In a nutshell: a peek into the abyss – don’t stand too close to the edge when you’re reaching for your peanuts.

Popcorn rating: 4/5

Like De Niro in his heyday, and more recently Christian Bale, Javier Bardem is an actor prepared to suffer for his art: in No Country For Old Men he sported an outrageously bad pudding-basin haircut and in Biutiful he’s got the kind of mullet Jason Donovan would have died for (and which probably still haunts his dreams). He even gets to wear it in a ponytail. But for Bardem’s character in Biutiful the suffering doesn’t end there.

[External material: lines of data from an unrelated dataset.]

## config.mk

```make
export PLATFORM = sky130hd
export DESIGN_NAME = fft_stage_sequencer
export DESIGN_NICKNAME = d
export VERILOG_FILES = /design/src/rtl/fft_stage_sequencer.sv
export SDC_FILE = /design/constraint.sdc
export NUM_CORES = 1
export LEC_CHECK = 0
export BUFFER_PORTS_ARGS = -buffer_cell sky130_fd_sc_hd__buf_2
export CAP_MARGIN = 10
export CELL_PAD_IN_SITES_DETAIL_PLACEMENT = 1
export CELL_PAD_IN_SITES_GLOBAL_PLACEMENT = 1
export CORE_ASPECT_RATIO = 0.9
export CORE_UTILIZATION = 45
export CTS_CLUSTER_SIZE = 24
export DETAILED_ROUTE_END_ITERATION = 10
export GPL_TIMING_DRIVEN = 0
export PLACE_DENSITY_LB_ADDON = 0.1
export SYNTH_ARGS = -nofsm -noshare
export SYNTH_HDL_FRONTEND = slang
export SYNTH_SLANG_ARGS = --single-unit
```

## constraint.sdc

```tcl
create_clock -name clk -period 8.4 [get_ports clk]
set_input_delay 1.26 -clock clk [delete_from_list [all_inputs] [get_ports clk]]
set_output_delay 1.26 -clock clk [all_outputs]
set_load 0.02 [all_outputs]
```
**config.mk**
```make
export PLATFORM = sky130hd
export DESIGN_NAME = renkon_ctrl_conv_stride
export DESIGN_NICKNAME = d
export VERILOG_FILES = /design/src/rtl/renkon_ctrl_conv_stride.sv
export SDC_FILE = /design/constraint.sdc
export NUM_CORES = 1
export LEC_CHECK = 0
export BUFFER_PORTS_ARGS = -buffer_cell sky130_fd_sc_hd__clkbuf_2
export CORE_MARGIN = 10
export CORE_UTILIZATION = 56
export DETAILED_ROUTE_END_ITERATION = 8
export GPL_ROUTABILITY_DRIVEN = 0
export PLACE_DENSITY = 0.78
export SLEW_MARGIN = 20
export SYNTH_ARGS = -nofsm -noshare
export SYNTH_HDL_FRONTEND = slang
export SYNTH_SLANG_ARGS = --single-unit
```
**constraint.sdc**
```tcl
create_clock -name clk -period 4.15 [get_ports clk]
set_clock_uncertainty 0.1 [all_clocks]
set_input_delay 0.2075 -clock clk [delete_from_list [all_inputs] [get_ports clk]]
set_output_delay 0.2075 -clock clk [all_outputs]
set_load 0.01 [all_outputs]
```
<file path="src/rtl/coef_ram_loader_pkg.sv">
// Shared FIR package: default sizing constants and the loader state type.
// NTAPS_DEF/COEF_W_DEF/ADDR_W_DEF are also used by the ROM address counter
// and the MAC, so any change here resizes the whole filter consistently.
package coef_ram_loader_pkg;

   localparam int NTAPS_DEF  = 32;
   localparam int COEF_W_DEF = 16;
   localparam int ADDR_W_DEF = 5;

   typedef enum logic [1:0] {
      ST_IDLE = 2'd0,
      ST_LOAD = 2'd1,
      ST_DONE = 2'd2
   } loader_state_t;

endpackage

</file>
<file path="src/rtl/coef_ram_loader.sv">
// coef_ram_loader: writes a stream of NTAPS filter coefficients into the
// coefficient RAM write port (addresses 0..NTAPS-1 in order) and reports a
// signed checksum of the load on completion.
//
// Ports:
//   clk, rst_n        clock, asynchronous active-low reset
//   start             one-cycle load request, honoured only in IDLE
//   abort             cancels a load in progress (ignored outside LOAD)
//   s_valid/s_data    coefficient stream input
//   s_ready           high while loading; depends on state only
//   we/waddr/wdata    registered RAM write port, one cycle after each accept
//   busy              high in LOAD and DONE
//   done              one-cycle pulse after the last write of a load
//   aborted           one-cycle pulse after a cancelled load
//   checksum          signed sum of the last completed load
module coef_ram_loader
   import coef_ram_loader_pkg::*;
#(
   parameter int NTAPS = NTAPS_DEF,
   parameter int AW    = ADDR_W_DEF,
   parameter int CW    = COEF_W_DEF
) (
   input  logic             clk,
   input  logic             rst_n,
   input  logic             start,
   input  logic             abort,
   input  logic             s_valid,
   input  logic [CW-1:0]    s_data,
   output logic             s_ready,
   output logic             we,
   output logic [AW-1:0]    waddr,
   output logic [CW-1:0]    wdata,
   output logic             busy,
   output logic             done,
   output logic             aborted,
   output logic [CW+AW-1:0] checksum
);

   loader_state_t     state, state_nxt;
   logic [AW-1:0]     count;
   logic [CW+AW-1:0]  acc;
   logic              accept;
   logic              last;

   // abort takes priority over a coincident valid beat
   assign accept = s_valid & (state == ST_LOAD) & ~abort;
   assign last   = (count == AW'(NTAPS - 1));

   // state register
   always_ff @(posedge clk or negedge rst_n) begin
      if (!rst_n) state <= ST_IDLE;
      else        state <= state_nxt;
   end

   // next-state logic
   always_comb begin
      state_nxt = state;
      unique case (state)
         ST_IDLE: if (start) state_nxt = ST_LOAD;
         ST_LOAD: begin
            if (abort)              state_nxt = ST_IDLE;
            else if (accept && last) state_nxt = ST_DONE;
         end
         ST_DONE: state_nxt = ST_IDLE;
         default: state_nxt = ST_IDLE;
      endcase
   end

   // state-decoded outputs
   always_comb begin
      s_ready = (state == ST_LOAD);
      busy    = (state != ST_IDLE);
   end

   // write port, counter, accumulator and completion pulses
   always_ff @(posedge clk or negedge rst_n) begin
      if (!rst_n) begin
         we       <= 1'b0;
         waddr    <= '0;
         wdata    <= '0;
         done     <= 1'b0;
         aborted  <= 1'b0;
         checksum <= '0;
         count    <= '0;
         acc      <= '0;
      end else begin
         we      <= accept;
         done    <= (state == ST_DONE);
         aborted <= (state == ST_LOAD) & abort;
         if (state == ST_IDLE && start) begin
            count <= '0;
            acc   <= '0;
         end else if (accept) begin
            waddr <= count;
            wdata <= s_data;
            // count wraps to 0 naturally after the final tap (NTAPS = 2**AW)
            count <= count + 1'b1;
            acc   <= acc + {{AW{s_data[CW-1]}}, s_data};
         end
         if (state == ST_DONE) checksum <= acc;
      end
   end

endmodule

</file>
### config.mk
export PLATFORM = sky130hd
export DESIGN_NAME = bus_arbiter_rr
export DESIGN_NICKNAME = d
export VERILOG_FILES = /design/src/rtl/bus_arbiter_rr.sv
export SDC_FILE = /design/constraint.sdc
export NUM_CORES = 1
export LEC_CHECK = 0
export ABC_AREA = 1
export CORE_AREA = 3 3 56 71
export DETAILED_ROUTE_END_ITERATION = 10
export DIE_AREA = 0 0 59 74
export PLACE_DENSITY = 0.51
export SKIP_CTS_REPAIR_TIMING = 1
export SYNTH_ARGS = -nofsm -noshare
export SYNTH_HDL_FRONTEND = slang
export SYNTH_SLANG_ARGS = --single-unit
### constraint.sdc
create_clock -name clk -period 1.73 [get_ports clk]
set_input_delay 0.4325 -clock clk [delete_from_list [all_inputs] [get_ports clk]]
set_output_delay 0.4325 -clock clk [all_outputs]
set_load 0.02 [all_outputs]
### src/rtl/bus_arbiter_rr.sv
// Round-robin bus controller: arbitrates N_MASTERS requesters onto one address/data path,
// decodes the target slave and runs the data phase with response handling and a wait timeout.
//
// state | meaning
// IDLE  | bus free, arbitrate among requesting, non-split masters
// ADDR  | address phase, capture read_write and slv_id, decode slave
// DATA  | data phase, wait for ready or timeout, then resolve response
module bus_arbiter_rr #(
   parameter int N_MASTERS = 2,
   parameter int N_SLAVES  = 2,
   parameter int MAX_WAIT  = 15,
   localparam int MW = $clog2(N_MASTERS),
   localparam int SW = $clog2(N_SLAVES),
   localparam int CW = $clog2(MAX_WAIT + 1)
) (
   input  logic                 clk,
   input  logic                 rst,
   input  logic [N_MASTERS-1:0] busreq,
   input  logic                 read_write,
   input  logic [SW-1:0]        slv_id,
   input  logic                 ready,
   input  logic [1:0]           response,
   input  logic [N_MASTERS-1:0] split_clr,
   output logic [N_MASTERS-1:0] grant,
   output logic [MW-1:0]        m_sel,
   output logic [N_SLAVES-1:0]  slv_sel,
   output logic                 aout,
   output logic                 dout,
   output logic                 error,
   output logic [N_MASTERS-1:0] split_mask
);

   typedef enum logic [1:0] {IDLE, ADDR, DATA} state_t;

   localparam logic [1:0] RESP_ERROR = 2'b01;
   localparam logic [1:0] RESP_RETRY = 2'b10;
   localparam logic [1:0] RESP_SPLIT = 2'b11;

   state_t               state, state_nxt;
   logic [MW-1:0]        ptr, ptr_nxt, pick, cand, m_inc, m_sel_nxt;
   logic [CW-1:0]        cnt, cnt_nxt;
   logic [N_MASTERS-1:0] elig, grant_nxt, split_set, split_nxt;
   logic [N_SLAVES-1:0]  slv_sel_nxt;
   logic                 aout_nxt, dout_nxt, error_nxt, done, retry;

   always_ff @(posedge clk or negedge rst) begin
      if (!rst) begin
         state      <= IDLE;
         ptr        <= '0;
         cnt        <= '0;
         grant      <= '0;
         m_sel      <= '0;
         slv_sel    <= '0;
         aout       <= 1'b0;
         dout       <= 1'b0;
         error      <= 1'b0;
         split_mask <= '0;
      end else begin
         state      <= state_nxt;
         ptr        <= ptr_nxt;
         cnt        <= cnt_nxt;
         grant      <= grant_nxt;
         m_sel      <= m_sel_nxt;
         slv_sel    <= slv_sel_nxt;
         aout       <= aout_nxt;
         dout       <= dout_nxt;
         error      <= error_nxt;
         split_mask <= split_nxt;
      end
   end

   // Scan from the farthest offset back to the pointer so the nearest eligible master wins.
   always_comb begin
      elig = busreq & ~split_mask;
      pick = ptr;
      cand = ptr;
      for (int i = N_MASTERS - 1; i >= 0; i--) begin
         cand = MW'((int'(ptr) + i) % N_MASTERS);
         if (elig[cand]) pick = cand;
      end
      m_inc = (m_sel == MW'(N_MASTERS - 1)) ? '0 : m_sel + MW'(1);
   end

   always_comb begin
      state_nxt   = state;
      ptr_nxt     = ptr;
      cnt_nxt     = cnt;
      grant_nxt   = grant;
      m_sel_nxt   = m_sel;
      slv_sel_nxt = slv_sel;
      aout_nxt    = aout;
      dout_nxt    = dout;
      error_nxt   = 1'b0;
      split_set   = '0;
      done        = 1'b0;
      retry       = 1'b0;

      case (state)
         IDLE: begin
            if (|elig) begin
               grant_nxt       = '0;
               grant_nxt[pick] = 1'b1;
               m_sel_nxt       = pick;
               aout_nxt        = 1'b1;
               state_nxt       = ADDR;
            end
         end
         ADDR: begin
            if ({1'b0, slv_id} >= (SW + 1)'(N_SLAVES)) begin
               error_nxt = 1'b1;
               grant_nxt = '0;
               aout_nxt  = 1'b0;
               ptr_nxt   = m_inc;
               state_nxt = IDLE;
            end else begin
               slv_sel_nxt         = '0;
               slv_sel_nxt[slv_id] = 1'b1;
               dout_nxt            = read_write;
               cnt_nxt             = '0;
               state_nxt           = DATA;
            end
         end
         DATA: begin
            if (ready) begin
               done = 1'b1;
               case (response)
                  RESP_ERROR: error_nxt = 1'b1;
                  RESP_RETRY: retry = 1'b1;
                  RESP_SPLIT: split_set[m_sel] = 1'b1;
                  default:    ;
               endcase
            end else if (cnt == CW'(MAX_WAIT)) begin
               error_nxt = 1'b1;
               done      = 1'b1;
            end else begin
               cnt_nxt = cnt + CW'(1);
            end
            // A retried master keeps top priority: park the pointer on it rather than past it.
            if (done) begin
               grant_nxt   = '0;
               slv_sel_nxt = '0;
               aout_nxt    = 1'b0;
               dout_nxt    = 1'b0;
               cnt_nxt     = '0;
               ptr_nxt     = retry ? m_sel : m_inc;
               state_nxt   = IDLE;
            end
         end
         default: state_nxt = IDLE;
      endcase

      split_nxt = (split_mask & ~split_clr) | split_set;
   end

endmodule
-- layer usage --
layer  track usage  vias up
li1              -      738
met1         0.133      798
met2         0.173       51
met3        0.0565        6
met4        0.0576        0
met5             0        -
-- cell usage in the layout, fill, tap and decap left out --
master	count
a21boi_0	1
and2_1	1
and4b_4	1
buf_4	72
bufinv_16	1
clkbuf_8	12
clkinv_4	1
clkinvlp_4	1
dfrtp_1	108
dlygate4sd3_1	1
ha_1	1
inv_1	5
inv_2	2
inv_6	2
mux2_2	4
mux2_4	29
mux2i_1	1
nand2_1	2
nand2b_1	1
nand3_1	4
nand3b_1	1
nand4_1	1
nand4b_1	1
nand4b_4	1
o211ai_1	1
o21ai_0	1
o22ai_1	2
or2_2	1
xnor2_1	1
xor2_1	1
### src/rtl/md5_msg_sched_pkg.sv
// Shared constants and state encoding for the MD5 message-schedule stage.
package md5_msg_sched_pkg;
  localparam int MD5_WORDS  = 16;
  localparam int MD5_ROUNDS = 64;
  localparam int ROUND_W    = 6;
  localparam int IDX_W      = 4;

  typedef enum logic [1:0] {
    ST_LOAD  = 2'd0,
    ST_RUN   = 2'd1,
    ST_DRAIN = 2'd2
  } state_e;
endpackage

### src/rtl/md5_msg_sched_if.sv
// Load-port and round-record handshake bundle between message source, schedule and round logic.
interface md5_msg_sched_if
  import md5_msg_sched_pkg::*;
#(
  parameter int WORD_W = 32
);
  logic               in_valid;
  logic               in_ready;
  logic [WORD_W-1:0]  in_data;
  logic               out_valid;
  logic               out_ready;
  logic [ROUND_W-1:0] out_round;
  logic [WORD_W-1:0]  out_word;
  logic               out_last;

  modport master (
    output in_valid, in_data, out_ready,
    input  in_ready, out_valid, out_round, out_word, out_last
  );

  modport slave (
    input  in_valid, in_data, out_ready,
    output in_ready, out_valid, out_round, out_word, out_last
  );
endinterface
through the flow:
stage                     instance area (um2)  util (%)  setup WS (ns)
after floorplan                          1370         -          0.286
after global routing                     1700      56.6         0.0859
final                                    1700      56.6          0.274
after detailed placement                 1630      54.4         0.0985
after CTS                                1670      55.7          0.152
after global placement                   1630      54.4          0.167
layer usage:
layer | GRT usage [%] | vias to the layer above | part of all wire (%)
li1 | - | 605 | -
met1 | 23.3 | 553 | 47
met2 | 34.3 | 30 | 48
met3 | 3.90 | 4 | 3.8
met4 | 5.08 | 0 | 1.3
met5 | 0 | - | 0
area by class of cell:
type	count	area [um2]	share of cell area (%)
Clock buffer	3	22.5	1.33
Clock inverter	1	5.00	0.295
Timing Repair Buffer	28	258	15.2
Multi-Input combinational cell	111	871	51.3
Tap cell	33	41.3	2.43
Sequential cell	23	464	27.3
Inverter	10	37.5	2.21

The film’s narrative is more or less a descent into hell for Uxbal, the middle-aged hustler played by Bardem. Set in a Barcelona that is far from the sophisticated European destination of the average mini-break, it’s a stark depiction of an illegal immigrant underclass, for which Uxbal brokers various forms of employment, and of one man’s life spiralling out of control even as it begins to end. Early on Uxbal is diagnosed with terminal prostate cancer (cue grim scenes of bloody urine and incontinence) and the film documents his decline as he attempts to shore up his children’s security and deal with the lingering aftermath of his failed marriage while staging scenes of mounting dissipation and, ultimately, tragedy.

Written and directed by Alejandro González Iñárritu, Biutiful is a combination of fragmentary narrative and dirty realism, with a spiritual thread running through it. There’s no easy redemption on offer here though, and the film is emotionally draining but oddly rewarding. Not perhaps the best Sunday evening in – it left me with a nagging, school-on-Monday sense of melancholia – but raw and watchable all the same.